Windows 7, UAC e quella voglia di finire presto...
UAC (User Account Control) non è più invadente come una volta. Non si attiva quando ad agire è un utente accreditato a fare pasticci, ma quando è un programma a modificare la configurazione del sistema. Chiunque ha i privilegi di amministratore può disabilitarlo e di default, a fine installazione, Windows 7 si avvia così, concedendo privilegi da amministratore. Quindi se si hanno dubbi, UAC sarà da re-impostare subito, per essere avvisati anche della modifica di una configurazione di sistema. Piaccia o no, da questa beta non cambierà più. Con soddisfazione di molti e buona pace di tutti gli altri. Considerato che non ci saranno Beta 2 è quasi ovvio finisca così.

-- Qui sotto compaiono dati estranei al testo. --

==> src/rtl/c2v_symconv_rr_sched.sv <==
// Round-robin shared C2V sign-conversion unit with per-layer accept counting and a layer-done pulse.
// Latency: accept to out_valid_o is 1 cycle. Backpressure: a stalled output slot withholds every req_ready_o.
// Build option C2V_SYMCONV_ZERO_SIGN_CLR_EN forces the output sign to 0 when the magnitude is zero.
module c2v_symconv_rr_sched #(
    parameter int MSG_WIDTH    = 4,
    parameter int REQ_NUM      = 4,
    parameter int REQ_ID_WIDTH = 2,
    parameter int CNT_WIDTH    = 8
) (
    input  logic                         sys_clk,
    input  logic                         rst,
    input  logic                         layer_start_i,
    input  logic [CNT_WIDTH-1:0]         layer_msg_cnt_i,
    input  logic [REQ_NUM-1:0]           req_valid_i,
    output logic [REQ_NUM-1:0]           req_ready_o,
    input  logic [REQ_NUM-1:0]           req_v2c_sign_i,
    input  logic [REQ_NUM*MSG_WIDTH-1:0] req_c2v_msg_i,
    output logic                         out_valid_o,
    input  logic                         out_ready_i,
    output logic [MSG_WIDTH-1:0]         out_msg_o,
    output logic [REQ_ID_WIDTH-1:0]      out_req_id_o,
    output logic                         busy_o,
    output logic                         layer_done_o
);

    typedef enum logic [1:0] {ST_IDLE, ST_RUN, ST_DRAIN, ST_DONE} state_t;

    state_t                  state_q, state_d;
    logic [REQ_ID_WIDTH-1:0] rr_ptr_q, rr_ptr_d;
    logic [CNT_WIDTH-1:0]    count_q, count_d;
    logic [CNT_WIDTH-1:0]    target_q, target_d;
    logic [CNT_WIDTH-1:0]    count_inc;
    logic                    out_vld_q, out_vld_d;
    logic [MSG_WIDTH-1:0]    out_msg_q, out_msg_d;
    logic [REQ_ID_WIDTH-1:0] out_id_q, out_id_d;

    logic                    slot_free;
    logic                    gnt_vld;
    logic [REQ_ID_WIDTH-1:0] gnt_id;
    logic [MSG_WIDTH-1:0]    sel_msg;
    logic                    conv_sign;
    int unsigned             idx;

    assign slot_free = ~out_vld_q | out_ready_i;
    assign count_inc = count_q + 1'b1;

    // Search starts at rr_ptr and wraps, so the last winner gets lowest priority next time.
    always_comb begin
        gnt_vld     = 1'b0;
        gnt_id      = '0;
        idx         = 0;
        req_ready_o = '0;
        if (state_q == ST_RUN && slot_free) begin
            for (int j = 0; j < REQ_NUM; j++) begin
                idx = (int'(rr_ptr_q) + j) % REQ_NUM;
                if (!gnt_vld && req_valid_i[idx]) begin
                    gnt_vld = 1'b1;
                    gnt_id  = REQ_ID_WIDTH'(idx);
                end
            end
            if (gnt_vld) req_ready_o[gnt_id] = 1'b1;
        end
    end

    always_comb begin
        sel_msg   = req_c2v_msg_i[gnt_id*MSG_WIDTH +: MSG_WIDTH];
        conv_sign = req_v2c_sign_i[gnt_id] ^ sel_msg[MSG_WIDTH-1];
`ifdef C2V_SYMCONV_ZERO_SIGN_CLR_EN
        if (sel_msg[MSG_WIDTH-2:0] == '0) conv_sign = 1'b0;
`endif
    end

    always_comb begin
        rr_ptr_d  = rr_ptr_q;
        count_d   = count_q;
        target_d  = target_q;
        out_vld_d = out_vld_q;
        out_msg_d = out_msg_q;
        out_id_d  = out_id_q;
        if (state_q == ST_IDLE && layer_start_i) begin
            target_d = layer_msg_cnt_i;
            count_d  = '0;
        end
        if (gnt_vld) begin
            rr_ptr_d  = (int'(gnt_id) == REQ_NUM - 1) ? '0 : gnt_id + 1'b1;
            count_d   = count_inc;
            out_vld_d = 1'b1;
            out_msg_d = {conv_sign, sel_msg[MSG_WIDTH-2:0]};
            out_id_d  = gnt_id;
        end else if (out_vld_q && out_ready_i) begin
            out_vld_d = 1'b0;
        end
    end

    always_ff @(posedge sys_clk or posedge rst) begin
        if (rst) begin
            state_q <= ST_IDLE;
        end else begin
            state_q <= state_d;
        end
    end

    always_comb begin
        state_d = state_q;
        case (state_q)
            ST_IDLE:  if (layer_start_i) state_d = (layer_msg_cnt_i == '0) ? ST_DONE : ST_RUN;
            ST_RUN:   if (gnt_vld && count_inc == target_q) state_d = ST_DRAIN;
            ST_DRAIN: if (slot_free) state_d = ST_DONE;
            ST_DONE:  state_d = ST_IDLE;
            default:  state_d = ST_IDLE;
        endcase
    end

    always_comb begin
        busy_o       = (state_q != ST_IDLE);
        layer_done_o = (state_q == ST_DONE);
    end

    always_ff @(posedge sys_clk or posedge rst) begin
        if (rst) begin
            rr_ptr_q  <= '0;
            count_q   <= '0;
            target_q  <= '0;
            out_vld_q <= 1'b0;
            out_msg_q <= '0;
            out_id_q  <= '0;
        end else begin
            rr_ptr_q  <= rr_ptr_d;
            count_q   <= count_d;
            target_q  <= target_d;
            out_vld_q <= out_vld_d;
            out_msg_q <= out_msg_d;
            out_id_q  <= out_id_d;
        end
    end

    assign out_valid_o  = out_vld_q;
    assign out_msg_o    = out_msg_q;
    assign out_req_id_o = out_id_q;

endmodule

L'uscita di Sinofsky in un blog: "The next milestone for the development of Windows 7 is the Release Candidate or RC...We are taking a quality-based approach to completing the product and won't be driven by imposed deadlines", mi ha tolto però qualche dubbio. Windows 7 non deve uscire per forza a una data stabilita, ma sarà disponibile quando il Senior Vice President di Microsoft riterrà Seven pronto. Sua sarà la responsabilità totale del lavoro fatto, ma non è un gran peso rispetto a chi si è portato sulle spalle il fallimento e i ritardi di Vista. E' quindi facile parlare così, quando il sistema di base è Windows Vista con alle spalle già (quasi) due Service Pack e in campo c'è 'solo' una buona manciata di idee. Una cosa è certa, l'esperimento Mojave a Redmond deve avere aperto uno scenario del tipo: "Questa volta possiamo fare bene (con poco) e finire anche presto, ma prima di tutto è importante fare bene quello (poco) che c'è da fare". Sinofsky incarna questa intuizione, ma solo davanti a una major release si potrà capire se è tipo da idee appena carine o anche grandiose.